An Annotation represents an information associated to a locus and is defined by an AnnotationType (e.g. a token, a lemma, a named entity, etc.). Since the hierarchical structure of the source may evolve over time, the changes to the relative tree must be managed. For example, a tree structure having tokens as leaves could need to be updated with a finer-grained layer of characters (e.g. to assign annotations to specific letters). In this case, the tokens should become intermediate nodes and the characters would become the leaf nodes. Typically, this kind of editing is unpredictable and it often implies heavy adaptations if the software is not flexible enough to manage changes in the underlying text representation schema. Consequently, we decided to exploit the flexibility of the Object Oriented model by adopting the Role Design Pattern (Fowler, 1997) to switch between leaf and intermediate nodes dynamically. This pattern has been implemented by the AnnotationRole, AnnotationRoleElement and AnnotationRoleStructure classes. Moreover, an annotation is a source in itself (see the inheritance relationship between the Annotation and the Source classes in Fig. 1) and, thus, it can be annotated recursively.
We here introduce an example showing a representation of a snippet of text with annotations. The chosen text is an excerpt of a letter, written in Latin, belonging to the epistolary corpus of the Clavius on the Web project 2 (Abrate et al., 2014b). Fig. 2 shows a typical way of encoding sentences and lines with a markup language as TEI (Burnard, 2014): the resulting XML hierarchical structure has been broken by the addition of the line anchors (<lb />) mixing up the textual and documental structure of the text. Indeed, to preserve the integrity of the word “Dinostrati” (spanning across lines 4 and 5), it is necessary to encapsulate it with the element <w />.
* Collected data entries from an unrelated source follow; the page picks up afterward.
`design/flow/config.mk`:
```
export PLATFORM = sky130hd
export DESIGN_NAME = ram
export DESIGN_NICKNAME = ram
export VERILOG_FILES = /design/flow/design.v
export SDC_FILE = /design/flow/constraint.sdc
export NUM_CORES = 4
export LEC_CHECK = 1
export CORE_UTILIZATION = 40
```
`design/flow/constraint.sdc`:
```
current_design ram

set clk_period 8.9
set clk_io_pct 0.2

create_clock -name clk0 -period $clk_period [get_ports {clk}]

set non_clock_inputs [all_inputs -no_clocks]
set_input_delay [expr $clk_period * $clk_io_pct] -clock clk0 $non_clock_inputs
set_output_delay [expr $clk_period * $clk_io_pct] -clock clk0 [all_outputs]
```
`design/flow/design.v`:
```
`timescale 1ns / 1ps
module ram (
    input clk,
    input [7:0] addr,
    input [7:0] w_data,
    input wr,
    output [7:0] r_data
);
    reg [7:0] bram_mem;
    reg [7:0] mem[0:255];   
    assign r_data = bram_mem;
    always @(posedge clk) begin
        if (wr) begin
            mem[addr] <= w_data;
        end
        else begin
            bram_mem <= mem[addr];
        end
    end
endmodule
```
`design/flow/run.sh`:
```
#!/bin/bash
# OpenROAD 26Q1-2900-gdf79404cd8, Yosys 0.63+post, stock flow scripts
make -C /OpenROAD-flow-scripts/flow DESIGN_CONFIG=/design/flow/config.mk WORK_HOME=/design/flow/orfs finish
```
==> flow_summary.toml <==
# generated from flow reports
[critical_path]
critical_path_peak_fanout = 37
crit_family = "AND-OR/OR-AND gates"
worst-setup-path-type = "in -> reg"
timing.critical_path.to_type = "flip-flop"
timing.critical_path.cells = "buf_8 > buf_4 > buf_4 > mux4_2 > a22oi_1 > a21oi_1 > o41ai_1 > nand4_1"
timing.critical_path.from_type = "input pin"
cpMostUsedCell = "buf_4"
cp_num_buf_inv = 3
cp_slowest_stage_delay_ns = 1.18
critical-path-slowest-cell = "o41ai_1"
setup_slack_reg_to_reg_ns = 5.80
worstPathRequired_ns = 9.42
cp.arrival_ns = 5.93

[grt]
initial_antenna_violation_count = 6
first_global_vias = 40950
grt_util_all_layers_pct = 21.41
global_route.overflow_total = 0
grt_first_pass_wirelength_mm = 277.6
maximum_number_of_pins_on_one_net_before_global_route_repair = 136

[cts]
cts_repair_resize_count = 0
cts_htree_levels = 4
clk_root_buffer_cell = "clkbuf_16"
post_cts_buffers = 0
tritoncts_clock_tree = "built"
max-clock-path-buffers = 3
cts-buffers-inserted = 203
insertion_delay_ns = 0.84
clkSlewWorstSetupHoldPaths_ns = 0.06
hold_buffers = 0
cts_sinks = 2056

[final_timing]
worstMarginPinSlew_ns = 1.353
finalHoldViolations = 0
clock.fmax_ghz = 0.1847
rsz_0062_raised_after_global_routing = "no"
relSlewSlack_pct = 8.605
setup_viol = 0
setup_tns_after_final_layout_ns = 0
final.period_utilization_pct = 60.83
finalWorstPathRequiredPeriod_ns = 5.414
clock-skew-final_ns = 0.03803
slew_violations = 0

[cells_and_area]
final_cell_count_no_fill = 6514
final_core_util_pct = 45.65
synthToLayoutAreaGrowth_pct = 13.35
nFillCells = 15990
layout-drive-gt1-share_pct = 25.35

[synthesis]
seq_area_frac_synth_pct = 78.61
ys_chip_area_um2 = 78530
synth-edff-count = 2056
ys_cells = 3545
netlist.top_cell.by_area = "edfxtp_1"
syn-mean-instance-area_um2 = 22.15
synth.top_cells.by_area = "edfxtp_1 79%, mux4_2 15%, a22oi_1 2.4%"
async_reset_ff_share_pct = 0
synth_flop_count = 2056
ys.flop_type = "edfxtp_1"
yosys_warnings = 1
synth_cells = 3545
synthesis.area_um2 = 78530
ys_types = 20
top_cell_area_share_pct = 78.61

[pwr]
irDropWorstVdd_uv = 203.3
power.density_nw_per_um2 = 223.9
p_leak_nw = 26.81
total_power_mw = 19.93

[run]
max_cap_violations = 0
stage_log_warnings = 35

[placement]
gp_routability_congestion = 0.8616
place_hpwl_mm = 112.2
dpl.cell_count = 6134
number_of_buffers_inserted_by_port_buffering = 25

[floorplan]
design.die.area_um2 = 198100
die_w_um = 445.1
boundaryPins = 26
initial_utilization_pct = 40.28
std_cell_rows = 162
die_height_um = 445.1
design.core.area_um2 = 195000

[routing]
routedWlPerCell_um = 29.05
drt.antenna.violating_nets = 0
dr_vias = 36660
first_pass_iters = 7
finalWirelength_mm = 189.2
viasPerCell = 5.628
post-route-drc-count = 0
drt_iter0_markers = 2553

[min_path]
class_of_the_tightest_hold_or_removal_check = "reg -> reg"

[status]
outcome = "complete, no violations"
==> flip-flops by register name, indices dropped and copies added (netlist names) <==
| name | flops |
|---|---|
| mem | 2048 |
| bram_mem | 8 |
==> final cells by class <==
cell class,instances,area (um2),share of cell area [%]
timing repair buffer,197,1697,1.906
inverter,1,3.754,0.004217
multi-input combinational,1258,15810,17.76
clock inverter,117,1105,1.241
sequential,2056,61740,69.36
clock buffer,260,5379,6.043
tap,2624,3283,3.688
antenna,1,2.502,0.002811
==> cells in the mapped netlist (17+ instances only) <==
library cell  count
a21oi_1         128
a22oi_1         256
buf_1            31
buf_2            34
clkbuf_1        140
edfxtp_1       2056
mux4_2          512
nand2_1          25
nand3_1          17
nor2_1          234
nor3_1           27
o41ai_1          32
==> final timing paths <==
path | from | endpoint | depth (start not counted)
min reg2reg | mem[23][5]$_DFFE_PP_ | bram_mem[5]$_DFFE_PN_ | 6
max reg2reg | mem[123][6]$_DFFE_PP_ | bram_mem[6]$_DFFE_PN_ | 6
max | addr[0] | bram_mem[0]$_DFFE_PN_ | 8
min | mem[23][5]$_DFFE_PP_ | bram_mem[5]$_DFFE_PN_ | 6
==> power by group <==
| part | internal (mW) | switching (mW) |
|---|---|---|
| registers | 10.7 | 0.0120 |
| logic | 0.307 | 0.578 |
| clock network | 4.76 | 3.59 |
==> cells in the final DEF, fill, tap and decap left out, types with 10 or more instances in the layout <==
cell	Yosys	final
bufinv_16	0	17
clkinv_1	0	48
nand3_1	17	12
nor2_1	234	233
a22oi_1	256	256
mux4_2	512	512
nor3_1	27	27
a21oi_1	128	128
clkinv_2	0	33
edfxtp_1	2056	2056
clkbuf_16	0	207
o41ai_1	32	30
nand2_1	25	24
buf_4	10	160
buf_8	0	10
clkbuf_1	140	53
clkdlybuf4s50_1	0	15
==> worst reg2reg max path: stages (launching register included) <==
cell and delay, ns:
edfxtp_1 0.37, mux4_2 0.48, a22oi_1 0.45, a21oi_1 0.21, o41ai_1 0.85, buf_4 0.32
nand4_1 0.12
==> logic make-up (layout without fill, tap and decap cells) <==
kind of cell | Yosys count | after routing | synth area share (%)
flops | 2056 | 2056 | 78.61
mux | 512 | 512 | 14.68
compound gates | 416 | 416 | 3.620
simple gates | 330 | 330 | 1.733
buf+inv | 231 | 575 | 1.349
other cells | 0 | 1 | 0
==> metrics by stage <==
stage                     hold WS (ns)  instance area (um2)  setup WS, ns
after floorplan                 0.8956                78530         4.946
after global placement           1.122                82510         2.419
after detailed placement         1.132                82520         2.438
after CTS                        1.151                89000         3.355
after global routing             1.200                89010         3.205
final                            1.143                89020         3.486
==> metal layers <==
| layer | vias up | wire [um] | GRT usage, % |
|---|---|---|---|
| met1 | 18940 | 64670 | 27.94 |
| met5 | - | 143 | 0.4151 |
| met3 | 292 | 28130 | 14.32 |
| met2 | 1983 | 91590 | 31.84 |
| met4 | 10 | 4688 | 4.118 |
| li1 | 15440 | - | - |
Power figures rest on the tool's default switching activity, not on a simulated workload.
<file path="run.sh">
#!/bin/bash
# OpenROAD 26Q1-2900-gdf79404cd8, Yosys 0.63+post, stock flow scripts
make -C /OpenROAD-flow-scripts/flow DESIGN_CONFIG=/design/flow/config.mk WORK_HOME=/design/flow/orfs finish
</file>
<file path="config.mk">
export PLATFORM = sky130hd
export DESIGN_NAME = digit_splitter
export DESIGN_NICKNAME = digit_splitter
export VERILOG_FILES = /design/flow/design.v
export SDC_FILE = /design/flow/constraint.sdc
export NUM_CORES = 4
export LEC_CHECK = 1
export CORE_AREA = 10 10 85 85
export DIE_AREA = 0 0 95 95
</file>
<file path="design.v">
`timescale 1ns / 1ps
module digit_splitter (
    input [8:0] sum,
    output [3:0] digit_1,
    output [3:0] digit_10,
    output [3:0] digit_100,
    output [3:0] digit_1000
);
    assign digit_1    = sum % 10;
    assign digit_10   = (sum / 10) % 10;
    assign digit_100  = (sum / 100) % 10;
    assign digit_1000 = sum / 1000;
endmodule
</file>
<file path="constraint.sdc">
current_design digit_splitter

set clk_period 5.2
set clk_io_pct 0.2

create_clock -name clk0 -period $clk_period

set non_clock_inputs [all_inputs -no_clocks]
set_input_delay [expr $clk_period * $clk_io_pct] -clock clk0 $non_clock_inputs
set_output_delay [expr $clk_period * $clk_io_pct] -clock clk0 [all_outputs]
</file>
==> impl_metrics.json <==
{
  "status": "finished, violations left",
  "violations": "setup timing",
  "fp-row-count": 27,
  "antennaDiodeCount": 0,
  "drcViolationCount": 0,
  "place_congestion": 0.932,
  "fin_util_pct": 55.6,
  "dr_total_vias": 2256,
  "fin_ws_ns": -0.112,
  "min-delay-start": "sum[0]",
  "syn2layout_area_growth_pct": 83.5,
  "peakVddDrop_mv": 0.104,
  "nFlopsAndLatches": 0,
  "dieArea_um2": 9030,
  "finalCriticalPeriod_ns": 5.31,
  "cp_common_cell": "ha_4",
  "grt_max_degree": 27,
  "drv_cap": 0,
  "crit_chain": "buf_8, nor2_4, inv_2, ha_4, nand2b_4, buf_6, a211oi_4, or3_4, buf_6, o211ai_4, inv_2, ha_4, inv_2, ha_4, o31a_1, buf_4, o21bai_1, a21oi_2, ha_4, mux2i_1, buf_2",
  "grt_pass1_vias": 2102,
  "drv_slew": 0,
  "via_per_inst": 5.17,
  "ant_nets": 0,
  "crit_path_end_kind": "output pin",
  "fp-utilization_pct": 30.3,
  "ios": 25,
  "grt-ovfl-total": 0,
  "clkbuf_count": 0,
  "yosysWarnings": 0,
  "die_w_um": 95,
  "placed_area_um2": 2450,
  "drive_gt1_share_pct": 53.3,
  "io_buffers": 18,
  "max-slew-margin-rel_pct": 57.9,
  "wire_per_inst_um": 13.5,
  "drt-initial-drc-count": 151,
  "critPathArrivalTime_ns": 4.27,
  "ys_chip_area_um2": 1660,
  "power_density_nw_per_um2": 164,
  "die_h_um": 95,
  "core_area_um2": 5470,
  "wirelength_um": 5900,
  "pre_cts_ws_ns": -0.833,
  "ys_cells": 245,
  "finalCritPeriodShare_pct": 102,
  "fmax_ghz": 0.188,
  "fill_cells": 493,
  "startpoint_type": "input port",
  "synth_area_um2": 1660,
  "warnings": 35,
  "whs_path_depth": 0,
  "final_hold_viol_count": 0,
  "grt_pass1_wl_um": 9670,
  "stdcell_area_um2": 3040,
  "p_leak_nw": 1.31,
  "ys_seq_share_pct": 0,
  "seqCellArea_um2": 0,
  "grt_antenna_before_repair": 0,
  "slowest_stage": "or3_4",
  "synth.distinct_cells": 79,
  "rsz0062_at_grt": "yes",
  "syn_avg_cell_area_um2": 6.76,
  "power_uw": 497,
  "drt-pass1-iter-count": 4,
  "worstSetupPathType": "in -> out",
  "grtUsageTotal_pct": 12.6,
  "critPathMaxFanout": 6,
  "synthCells": 245,
  "min_path_type": "in -> out",
  "cp-startpoint": "sum[7]",
  "hold_buffers": 0,
  "setup_viol": 5,
  "critPathRequiredTime_ns": 4.16,
  "fin_tns_setup_ns": -0.344,
  "worst-slew-pin-transition_ns": 0.630,
  "hpwl_um": 4130,
  "slowest_delay_ns": 0.45
}
cell usage after synthesis (3+ instances only):
| cell type | number | share of area [%] |
|---|---|---|
| o21bai_1 | 4 | 1.8 |
| o31ai_1 | 3 | 1.4 |
| clkbuf_1 | 7 | 1.6 |
| maj3_1 | 3 | 1.8 |
| inv_1 | 10 | 2.3 |
| buf_4 | 6 | 2.7 |
| o21ai_0 | 12 | 3.6 |
| o22ai_1 | 3 | 1.1 |
| nand2_1 | 21 | 4.8 |
| nor2_1 | 24 | 5.4 |
| a31oi_1 | 5 | 1.9 |
| o21ai_1 | 3 | 0.91 |
| and2_1 | 4 | 1.5 |
| nor4_1 | 3 | 1.1 |
| nand2b_1 | 7 | 2.6 |
| nand3_1 | 7 | 2.1 |
| o221ai_1 | 3 | 1.6 |
| mux2i_1 | 3 | 1.8 |
| a211oi_1 | 3 | 1.4 |
| xnor2_1 | 5 | 2.6 |
| a32oi_1 | 3 | 1.6 |
| ha_1 | 6 | 4.5 |
| o211ai_1 | 5 | 2.3 |
| nor2b_1 | 4 | 1.5 |
| nor3_1 | 5 | 1.5 |
| buf_2 | 6 | 1.8 |
| nand2_2 | 3 | 1.1 |
| a21oi_1 | 16 | 4.8 |
power breakdown:
part	switching [mW]	internal, mW
registers	0	0
clock network	0	0
logic	0.219	0.279
total	0.219	0.279
worst paths after layout:
| path | to |
|---|---|
| setup / recovery | digit_10[2] |
| hold / removal | digit_1[0] |
layout by cell type, fill, tap and decap left out, drive strengths merged, types with 3 or more instances in the layout:
cell           Yosys  final
nor3               5      5
buf               15    126
a31oi              5      5
nor4               4      4
o21bai             5      5
nand3              8      8
o22ai              3      3
a32oi              3      3
ha                 6      6
a211oi             6      6
o31ai              3      3
o211ai             6      6
nor2b              4      4
inv               12     12
clkdlybuf4s50      0      7
maj3               4      4
nor2              27     27
o221ai             3      3
xnor2              5      5
and2               6      6
a21oi             16     16
conb               1      5
nand2b             8      8
mux2i              3      3
nand2             24     24
o21ai             17     17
The model we propose solves this problem with the stand-off annotations: as shown in Fig. 3 the document (made of lines) and the textual structure (made of sentences and words) are logically separated. Lines, sentences and words do not overlap and they are structured in separate hierarchies.
We plan, in future works, to release a first version of a web environment, called Omega, built around the core entities that we here described. The environment will allow to load, index, annotate, and query a textual collection. Furthermore, we’ll carry on the development of modules for text analysis and textual scholarship with the related APIs.